Instructions for the task = Look below for the line containing "placed_area_sq_um: 2820"; from there, print each line exactly up to and including the line containing "switchingPower_mw: 0.641", and stop.

Source material =

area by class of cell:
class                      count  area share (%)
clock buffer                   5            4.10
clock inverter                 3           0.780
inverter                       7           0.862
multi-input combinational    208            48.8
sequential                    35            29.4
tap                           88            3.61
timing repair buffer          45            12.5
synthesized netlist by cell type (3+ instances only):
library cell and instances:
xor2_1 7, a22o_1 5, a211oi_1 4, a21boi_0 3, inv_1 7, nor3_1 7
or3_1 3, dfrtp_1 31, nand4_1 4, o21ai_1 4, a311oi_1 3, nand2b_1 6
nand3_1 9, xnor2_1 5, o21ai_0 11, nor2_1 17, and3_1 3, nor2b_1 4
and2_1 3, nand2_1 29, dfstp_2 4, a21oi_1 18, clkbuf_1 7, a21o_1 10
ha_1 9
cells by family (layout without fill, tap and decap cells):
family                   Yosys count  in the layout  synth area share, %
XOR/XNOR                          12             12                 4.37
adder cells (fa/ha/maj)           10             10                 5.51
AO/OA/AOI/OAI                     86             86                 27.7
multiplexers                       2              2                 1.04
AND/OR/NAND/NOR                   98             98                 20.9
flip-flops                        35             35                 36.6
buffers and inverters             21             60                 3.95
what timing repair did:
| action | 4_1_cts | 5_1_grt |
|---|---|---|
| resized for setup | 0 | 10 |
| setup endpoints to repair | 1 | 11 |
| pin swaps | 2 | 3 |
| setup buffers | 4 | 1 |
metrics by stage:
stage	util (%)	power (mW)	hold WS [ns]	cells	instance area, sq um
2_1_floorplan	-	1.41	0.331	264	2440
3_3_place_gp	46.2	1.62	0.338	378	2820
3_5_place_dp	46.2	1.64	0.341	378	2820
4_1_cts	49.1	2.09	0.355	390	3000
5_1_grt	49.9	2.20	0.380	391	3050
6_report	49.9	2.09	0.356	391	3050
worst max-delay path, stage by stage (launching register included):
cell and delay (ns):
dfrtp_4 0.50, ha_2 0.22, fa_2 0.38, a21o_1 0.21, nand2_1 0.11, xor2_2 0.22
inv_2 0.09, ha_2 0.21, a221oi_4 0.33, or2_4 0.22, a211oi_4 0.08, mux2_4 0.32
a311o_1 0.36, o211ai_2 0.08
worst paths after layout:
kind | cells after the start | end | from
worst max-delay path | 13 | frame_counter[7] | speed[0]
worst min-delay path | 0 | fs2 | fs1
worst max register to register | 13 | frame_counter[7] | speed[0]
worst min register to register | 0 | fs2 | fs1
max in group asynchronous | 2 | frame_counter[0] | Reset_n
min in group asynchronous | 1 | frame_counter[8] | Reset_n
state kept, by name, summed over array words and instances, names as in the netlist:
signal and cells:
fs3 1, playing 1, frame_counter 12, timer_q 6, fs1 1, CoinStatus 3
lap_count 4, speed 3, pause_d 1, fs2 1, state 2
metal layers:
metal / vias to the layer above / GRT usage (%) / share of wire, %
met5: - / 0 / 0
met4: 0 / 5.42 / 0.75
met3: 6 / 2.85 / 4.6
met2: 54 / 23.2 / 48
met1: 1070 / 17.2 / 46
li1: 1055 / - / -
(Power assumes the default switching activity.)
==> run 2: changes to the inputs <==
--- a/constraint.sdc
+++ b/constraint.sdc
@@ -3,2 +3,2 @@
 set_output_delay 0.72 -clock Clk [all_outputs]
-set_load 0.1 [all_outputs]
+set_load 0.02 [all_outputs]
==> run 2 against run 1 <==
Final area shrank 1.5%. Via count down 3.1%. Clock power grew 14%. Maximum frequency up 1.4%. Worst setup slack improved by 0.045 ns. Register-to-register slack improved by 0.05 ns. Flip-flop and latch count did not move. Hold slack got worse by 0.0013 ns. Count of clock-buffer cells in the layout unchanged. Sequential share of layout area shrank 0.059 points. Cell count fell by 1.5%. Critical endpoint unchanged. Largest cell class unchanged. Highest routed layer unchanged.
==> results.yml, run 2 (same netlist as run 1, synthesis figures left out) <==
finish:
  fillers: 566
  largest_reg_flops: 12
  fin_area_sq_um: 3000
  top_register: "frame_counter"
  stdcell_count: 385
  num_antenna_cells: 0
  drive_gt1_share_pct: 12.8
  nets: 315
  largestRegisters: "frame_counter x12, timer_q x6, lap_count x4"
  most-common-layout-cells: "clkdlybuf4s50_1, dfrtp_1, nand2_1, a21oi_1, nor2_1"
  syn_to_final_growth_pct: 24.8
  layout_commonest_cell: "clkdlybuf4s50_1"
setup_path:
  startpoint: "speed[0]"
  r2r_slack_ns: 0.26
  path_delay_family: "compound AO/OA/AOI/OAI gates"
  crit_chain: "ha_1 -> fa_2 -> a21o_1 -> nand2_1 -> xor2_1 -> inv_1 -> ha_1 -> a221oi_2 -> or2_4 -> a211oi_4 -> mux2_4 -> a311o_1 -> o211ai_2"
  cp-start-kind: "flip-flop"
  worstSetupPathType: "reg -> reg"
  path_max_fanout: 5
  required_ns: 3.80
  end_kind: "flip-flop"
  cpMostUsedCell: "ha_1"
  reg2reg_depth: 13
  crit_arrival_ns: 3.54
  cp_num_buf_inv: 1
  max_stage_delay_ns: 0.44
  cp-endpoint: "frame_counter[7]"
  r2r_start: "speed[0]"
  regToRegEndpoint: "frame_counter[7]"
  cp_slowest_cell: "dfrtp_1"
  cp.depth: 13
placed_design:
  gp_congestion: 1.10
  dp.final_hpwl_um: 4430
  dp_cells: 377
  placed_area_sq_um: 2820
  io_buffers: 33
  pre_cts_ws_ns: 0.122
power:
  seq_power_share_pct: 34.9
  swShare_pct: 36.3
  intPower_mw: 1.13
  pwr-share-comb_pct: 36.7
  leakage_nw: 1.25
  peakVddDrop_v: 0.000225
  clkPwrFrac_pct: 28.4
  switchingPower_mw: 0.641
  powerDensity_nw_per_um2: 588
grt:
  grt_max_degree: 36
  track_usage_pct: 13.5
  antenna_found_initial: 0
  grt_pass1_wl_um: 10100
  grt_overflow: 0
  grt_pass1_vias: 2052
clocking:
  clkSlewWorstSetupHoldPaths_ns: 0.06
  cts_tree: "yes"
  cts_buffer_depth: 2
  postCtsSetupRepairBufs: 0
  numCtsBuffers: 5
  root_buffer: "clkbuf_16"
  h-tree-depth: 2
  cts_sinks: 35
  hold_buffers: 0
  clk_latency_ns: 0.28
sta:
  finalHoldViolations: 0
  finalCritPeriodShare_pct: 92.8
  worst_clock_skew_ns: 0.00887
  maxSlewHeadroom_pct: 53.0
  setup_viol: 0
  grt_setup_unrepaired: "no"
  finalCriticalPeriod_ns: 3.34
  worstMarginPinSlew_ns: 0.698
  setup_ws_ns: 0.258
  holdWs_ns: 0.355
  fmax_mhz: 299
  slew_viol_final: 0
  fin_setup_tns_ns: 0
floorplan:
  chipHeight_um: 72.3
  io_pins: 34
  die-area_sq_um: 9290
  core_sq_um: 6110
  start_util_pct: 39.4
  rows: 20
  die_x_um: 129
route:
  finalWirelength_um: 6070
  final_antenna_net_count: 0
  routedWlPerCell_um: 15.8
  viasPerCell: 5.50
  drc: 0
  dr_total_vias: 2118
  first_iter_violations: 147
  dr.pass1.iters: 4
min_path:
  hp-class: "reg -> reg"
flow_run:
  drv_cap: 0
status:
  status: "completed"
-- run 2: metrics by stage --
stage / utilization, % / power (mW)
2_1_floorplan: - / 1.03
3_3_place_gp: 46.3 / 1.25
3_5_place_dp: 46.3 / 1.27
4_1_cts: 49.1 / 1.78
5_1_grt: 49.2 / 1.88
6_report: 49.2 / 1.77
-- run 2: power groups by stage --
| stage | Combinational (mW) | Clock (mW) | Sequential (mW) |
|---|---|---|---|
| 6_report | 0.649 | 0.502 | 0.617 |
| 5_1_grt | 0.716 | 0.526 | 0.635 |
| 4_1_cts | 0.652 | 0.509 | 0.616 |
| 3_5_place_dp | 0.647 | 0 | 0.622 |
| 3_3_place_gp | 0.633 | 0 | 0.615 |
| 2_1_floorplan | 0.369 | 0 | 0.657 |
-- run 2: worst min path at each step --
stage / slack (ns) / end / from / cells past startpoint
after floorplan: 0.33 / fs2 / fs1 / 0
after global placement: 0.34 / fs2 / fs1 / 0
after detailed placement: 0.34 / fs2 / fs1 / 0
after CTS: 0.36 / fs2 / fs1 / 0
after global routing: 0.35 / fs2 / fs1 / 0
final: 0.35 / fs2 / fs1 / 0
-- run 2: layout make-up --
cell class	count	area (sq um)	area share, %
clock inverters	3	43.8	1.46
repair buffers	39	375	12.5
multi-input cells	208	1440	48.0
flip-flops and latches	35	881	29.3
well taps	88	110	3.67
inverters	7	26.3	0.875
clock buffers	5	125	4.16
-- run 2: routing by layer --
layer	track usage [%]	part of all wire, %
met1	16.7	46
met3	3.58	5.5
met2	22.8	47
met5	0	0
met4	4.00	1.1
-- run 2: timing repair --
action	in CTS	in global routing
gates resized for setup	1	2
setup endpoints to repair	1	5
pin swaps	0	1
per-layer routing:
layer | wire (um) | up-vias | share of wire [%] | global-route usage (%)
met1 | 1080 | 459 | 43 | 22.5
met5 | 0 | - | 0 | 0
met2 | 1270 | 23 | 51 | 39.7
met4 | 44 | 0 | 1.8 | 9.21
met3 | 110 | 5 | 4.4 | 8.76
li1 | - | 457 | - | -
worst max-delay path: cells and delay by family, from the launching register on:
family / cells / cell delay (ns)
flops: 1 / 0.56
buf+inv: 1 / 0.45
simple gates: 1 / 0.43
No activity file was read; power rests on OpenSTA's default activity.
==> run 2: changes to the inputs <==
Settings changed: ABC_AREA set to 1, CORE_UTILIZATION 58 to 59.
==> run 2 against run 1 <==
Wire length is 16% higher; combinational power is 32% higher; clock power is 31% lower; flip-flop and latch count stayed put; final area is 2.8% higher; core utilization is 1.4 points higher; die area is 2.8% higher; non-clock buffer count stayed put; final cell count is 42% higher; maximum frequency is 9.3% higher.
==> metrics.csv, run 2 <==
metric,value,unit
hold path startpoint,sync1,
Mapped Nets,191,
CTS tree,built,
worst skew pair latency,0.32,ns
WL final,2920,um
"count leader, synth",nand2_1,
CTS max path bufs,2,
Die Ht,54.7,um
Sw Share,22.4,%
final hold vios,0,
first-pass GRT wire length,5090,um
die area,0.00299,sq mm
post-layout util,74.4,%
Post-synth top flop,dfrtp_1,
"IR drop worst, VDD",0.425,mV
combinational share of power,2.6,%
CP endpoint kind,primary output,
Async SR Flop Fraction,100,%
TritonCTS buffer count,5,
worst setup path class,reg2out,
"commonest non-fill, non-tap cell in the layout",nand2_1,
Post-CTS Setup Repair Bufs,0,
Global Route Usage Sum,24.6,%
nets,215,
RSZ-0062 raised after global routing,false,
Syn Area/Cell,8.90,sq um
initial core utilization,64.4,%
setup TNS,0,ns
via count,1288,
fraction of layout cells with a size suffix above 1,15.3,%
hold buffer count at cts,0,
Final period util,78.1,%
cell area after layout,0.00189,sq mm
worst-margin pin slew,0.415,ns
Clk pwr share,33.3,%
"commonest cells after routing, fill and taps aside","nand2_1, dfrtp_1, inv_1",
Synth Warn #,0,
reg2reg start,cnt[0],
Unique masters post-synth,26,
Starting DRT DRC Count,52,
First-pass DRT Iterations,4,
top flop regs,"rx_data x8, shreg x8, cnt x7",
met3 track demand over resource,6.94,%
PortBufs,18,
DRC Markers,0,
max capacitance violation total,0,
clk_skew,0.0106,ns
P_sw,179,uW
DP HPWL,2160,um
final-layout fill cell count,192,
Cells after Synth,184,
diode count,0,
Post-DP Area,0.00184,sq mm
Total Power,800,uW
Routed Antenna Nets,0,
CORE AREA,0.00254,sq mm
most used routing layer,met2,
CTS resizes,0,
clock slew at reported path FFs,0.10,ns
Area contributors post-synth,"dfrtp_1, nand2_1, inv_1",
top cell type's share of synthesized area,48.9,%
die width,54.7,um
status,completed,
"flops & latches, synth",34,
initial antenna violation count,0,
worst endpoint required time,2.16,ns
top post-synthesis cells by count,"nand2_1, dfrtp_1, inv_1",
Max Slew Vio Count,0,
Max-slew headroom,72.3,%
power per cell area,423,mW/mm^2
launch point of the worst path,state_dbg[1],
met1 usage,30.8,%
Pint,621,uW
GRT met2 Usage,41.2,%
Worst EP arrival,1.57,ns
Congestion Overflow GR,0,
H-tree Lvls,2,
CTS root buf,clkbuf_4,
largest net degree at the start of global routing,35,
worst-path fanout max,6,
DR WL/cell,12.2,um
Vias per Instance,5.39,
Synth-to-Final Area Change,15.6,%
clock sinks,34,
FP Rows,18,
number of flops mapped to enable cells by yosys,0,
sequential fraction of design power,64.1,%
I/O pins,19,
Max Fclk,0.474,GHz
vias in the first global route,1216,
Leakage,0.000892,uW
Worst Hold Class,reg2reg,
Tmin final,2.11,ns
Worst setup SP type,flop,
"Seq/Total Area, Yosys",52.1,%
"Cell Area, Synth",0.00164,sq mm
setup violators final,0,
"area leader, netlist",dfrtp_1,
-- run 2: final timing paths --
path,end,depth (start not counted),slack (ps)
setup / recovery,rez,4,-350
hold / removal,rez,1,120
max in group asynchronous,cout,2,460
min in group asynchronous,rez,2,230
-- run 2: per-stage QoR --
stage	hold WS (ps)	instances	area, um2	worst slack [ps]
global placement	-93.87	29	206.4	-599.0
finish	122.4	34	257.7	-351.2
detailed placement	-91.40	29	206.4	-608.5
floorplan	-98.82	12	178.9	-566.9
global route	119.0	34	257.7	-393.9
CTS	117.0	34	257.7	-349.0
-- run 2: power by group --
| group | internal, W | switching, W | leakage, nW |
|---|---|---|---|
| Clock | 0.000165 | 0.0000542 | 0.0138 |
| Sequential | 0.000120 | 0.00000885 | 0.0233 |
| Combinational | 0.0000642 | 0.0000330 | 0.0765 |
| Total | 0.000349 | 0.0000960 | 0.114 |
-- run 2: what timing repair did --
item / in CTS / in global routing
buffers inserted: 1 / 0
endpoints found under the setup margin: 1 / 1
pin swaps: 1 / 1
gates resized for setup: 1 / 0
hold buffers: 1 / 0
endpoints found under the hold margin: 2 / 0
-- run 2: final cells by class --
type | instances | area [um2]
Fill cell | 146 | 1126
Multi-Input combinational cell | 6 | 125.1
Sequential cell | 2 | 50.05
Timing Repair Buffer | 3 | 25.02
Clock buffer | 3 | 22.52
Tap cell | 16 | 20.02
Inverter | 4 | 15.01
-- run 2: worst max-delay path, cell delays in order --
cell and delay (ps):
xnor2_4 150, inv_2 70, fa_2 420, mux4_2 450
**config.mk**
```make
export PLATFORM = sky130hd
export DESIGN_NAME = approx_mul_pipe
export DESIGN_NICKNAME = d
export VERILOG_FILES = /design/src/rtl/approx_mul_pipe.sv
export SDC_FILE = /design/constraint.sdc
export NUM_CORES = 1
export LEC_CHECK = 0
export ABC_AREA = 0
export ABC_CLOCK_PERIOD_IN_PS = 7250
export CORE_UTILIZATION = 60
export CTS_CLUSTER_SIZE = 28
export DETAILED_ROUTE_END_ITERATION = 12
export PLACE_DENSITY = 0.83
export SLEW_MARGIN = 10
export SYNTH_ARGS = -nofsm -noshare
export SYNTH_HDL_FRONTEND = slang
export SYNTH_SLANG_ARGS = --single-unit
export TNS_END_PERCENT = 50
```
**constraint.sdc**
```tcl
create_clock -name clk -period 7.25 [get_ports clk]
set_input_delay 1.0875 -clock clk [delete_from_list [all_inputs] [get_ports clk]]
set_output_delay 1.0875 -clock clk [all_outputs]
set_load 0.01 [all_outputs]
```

--

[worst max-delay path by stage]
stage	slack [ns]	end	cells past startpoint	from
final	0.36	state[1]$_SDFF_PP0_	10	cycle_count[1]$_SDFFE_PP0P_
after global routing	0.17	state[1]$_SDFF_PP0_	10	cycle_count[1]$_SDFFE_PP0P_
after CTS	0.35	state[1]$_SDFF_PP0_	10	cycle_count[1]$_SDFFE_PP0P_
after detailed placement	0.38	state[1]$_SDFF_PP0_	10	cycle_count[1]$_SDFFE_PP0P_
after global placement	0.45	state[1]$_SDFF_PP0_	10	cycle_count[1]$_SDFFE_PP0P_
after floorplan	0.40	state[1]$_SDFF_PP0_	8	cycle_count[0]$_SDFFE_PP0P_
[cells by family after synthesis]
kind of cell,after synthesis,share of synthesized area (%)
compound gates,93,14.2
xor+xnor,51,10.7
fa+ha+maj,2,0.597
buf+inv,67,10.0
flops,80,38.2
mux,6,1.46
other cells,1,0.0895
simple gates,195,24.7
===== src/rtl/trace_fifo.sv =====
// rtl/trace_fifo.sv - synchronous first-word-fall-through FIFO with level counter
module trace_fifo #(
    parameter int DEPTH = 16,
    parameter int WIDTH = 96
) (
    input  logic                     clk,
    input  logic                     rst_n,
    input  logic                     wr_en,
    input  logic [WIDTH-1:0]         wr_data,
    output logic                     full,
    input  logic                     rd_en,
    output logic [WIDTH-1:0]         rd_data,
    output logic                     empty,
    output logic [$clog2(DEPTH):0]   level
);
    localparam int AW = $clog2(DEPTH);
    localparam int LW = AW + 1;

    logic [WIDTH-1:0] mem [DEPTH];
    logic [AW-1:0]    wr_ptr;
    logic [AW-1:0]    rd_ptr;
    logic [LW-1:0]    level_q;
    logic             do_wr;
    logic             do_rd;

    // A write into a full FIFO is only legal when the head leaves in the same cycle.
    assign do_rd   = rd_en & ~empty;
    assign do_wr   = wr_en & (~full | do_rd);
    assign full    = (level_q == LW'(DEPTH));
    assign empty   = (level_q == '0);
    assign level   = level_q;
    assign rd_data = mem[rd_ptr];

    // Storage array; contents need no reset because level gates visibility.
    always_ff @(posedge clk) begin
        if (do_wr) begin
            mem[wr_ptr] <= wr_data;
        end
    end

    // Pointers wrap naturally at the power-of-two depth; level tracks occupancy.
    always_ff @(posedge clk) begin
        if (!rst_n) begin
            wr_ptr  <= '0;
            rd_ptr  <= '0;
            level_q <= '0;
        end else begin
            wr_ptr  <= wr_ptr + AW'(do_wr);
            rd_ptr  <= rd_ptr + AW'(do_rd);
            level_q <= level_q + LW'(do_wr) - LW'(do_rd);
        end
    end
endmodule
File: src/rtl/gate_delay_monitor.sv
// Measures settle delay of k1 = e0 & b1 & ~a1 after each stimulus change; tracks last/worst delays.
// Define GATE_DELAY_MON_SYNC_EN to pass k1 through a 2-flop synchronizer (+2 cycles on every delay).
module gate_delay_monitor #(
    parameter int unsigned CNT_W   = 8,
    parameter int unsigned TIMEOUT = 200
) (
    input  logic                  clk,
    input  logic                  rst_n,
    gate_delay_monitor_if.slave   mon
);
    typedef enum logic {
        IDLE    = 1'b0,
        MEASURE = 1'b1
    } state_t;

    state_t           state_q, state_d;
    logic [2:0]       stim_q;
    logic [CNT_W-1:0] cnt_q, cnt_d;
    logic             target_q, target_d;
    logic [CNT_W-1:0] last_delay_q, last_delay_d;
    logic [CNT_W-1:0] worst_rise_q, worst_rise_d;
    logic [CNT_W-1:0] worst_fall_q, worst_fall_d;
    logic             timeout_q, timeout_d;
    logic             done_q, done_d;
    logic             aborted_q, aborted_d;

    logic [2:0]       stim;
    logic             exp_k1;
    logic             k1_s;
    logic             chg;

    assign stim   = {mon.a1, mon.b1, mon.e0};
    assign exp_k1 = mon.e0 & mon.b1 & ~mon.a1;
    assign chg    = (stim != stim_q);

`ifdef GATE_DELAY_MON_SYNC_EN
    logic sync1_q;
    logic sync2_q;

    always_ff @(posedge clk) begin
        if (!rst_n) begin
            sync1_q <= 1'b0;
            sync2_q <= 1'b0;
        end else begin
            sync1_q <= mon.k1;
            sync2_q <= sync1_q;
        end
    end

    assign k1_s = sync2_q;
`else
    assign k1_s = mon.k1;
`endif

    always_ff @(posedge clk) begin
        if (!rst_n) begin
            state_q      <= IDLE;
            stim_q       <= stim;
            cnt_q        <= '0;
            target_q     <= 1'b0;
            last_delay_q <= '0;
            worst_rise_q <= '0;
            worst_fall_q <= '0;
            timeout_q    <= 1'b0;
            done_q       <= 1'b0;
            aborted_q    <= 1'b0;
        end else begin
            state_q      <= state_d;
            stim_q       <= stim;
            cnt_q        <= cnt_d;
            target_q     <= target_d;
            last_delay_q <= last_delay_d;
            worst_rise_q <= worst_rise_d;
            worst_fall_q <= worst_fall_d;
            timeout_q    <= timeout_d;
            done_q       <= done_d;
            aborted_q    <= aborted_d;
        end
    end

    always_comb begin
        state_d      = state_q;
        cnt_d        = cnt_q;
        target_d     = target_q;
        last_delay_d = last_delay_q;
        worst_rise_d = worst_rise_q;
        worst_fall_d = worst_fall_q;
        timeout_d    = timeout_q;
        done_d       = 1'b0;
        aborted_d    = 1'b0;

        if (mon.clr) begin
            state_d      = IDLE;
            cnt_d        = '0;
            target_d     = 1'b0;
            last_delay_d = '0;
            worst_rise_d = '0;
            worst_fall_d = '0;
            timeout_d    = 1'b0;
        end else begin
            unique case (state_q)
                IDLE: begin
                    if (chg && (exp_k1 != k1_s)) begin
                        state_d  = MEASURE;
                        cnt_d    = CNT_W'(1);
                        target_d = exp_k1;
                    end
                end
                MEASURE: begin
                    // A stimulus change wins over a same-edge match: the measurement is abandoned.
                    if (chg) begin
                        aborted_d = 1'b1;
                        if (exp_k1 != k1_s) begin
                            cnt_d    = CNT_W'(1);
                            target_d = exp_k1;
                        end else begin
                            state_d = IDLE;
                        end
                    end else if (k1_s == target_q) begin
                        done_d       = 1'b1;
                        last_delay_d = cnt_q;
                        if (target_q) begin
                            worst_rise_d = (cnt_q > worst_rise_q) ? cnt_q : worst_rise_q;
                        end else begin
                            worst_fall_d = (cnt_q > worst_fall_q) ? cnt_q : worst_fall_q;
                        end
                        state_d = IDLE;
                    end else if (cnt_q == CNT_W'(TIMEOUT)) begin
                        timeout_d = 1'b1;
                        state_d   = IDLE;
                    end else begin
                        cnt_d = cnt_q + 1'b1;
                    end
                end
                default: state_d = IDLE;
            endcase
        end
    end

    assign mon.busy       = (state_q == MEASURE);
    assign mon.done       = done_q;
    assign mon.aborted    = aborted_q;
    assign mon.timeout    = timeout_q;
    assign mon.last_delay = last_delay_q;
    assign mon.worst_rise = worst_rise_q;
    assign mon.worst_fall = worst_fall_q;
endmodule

Answer to this problem =
  placed_area_sq_um: 2820
  io_buffers: 33
  pre_cts_ws_ns: 0.122
power:
  seq_power_share_pct: 34.9
  swShare_pct: 36.3
  intPower_mw: 1.13
  pwr-share-comb_pct: 36.7
  leakage_nw: 1.25
  peakVddDrop_v: 0.000225
  clkPwrFrac_pct: 28.4
  switchingPower_mw: 0.641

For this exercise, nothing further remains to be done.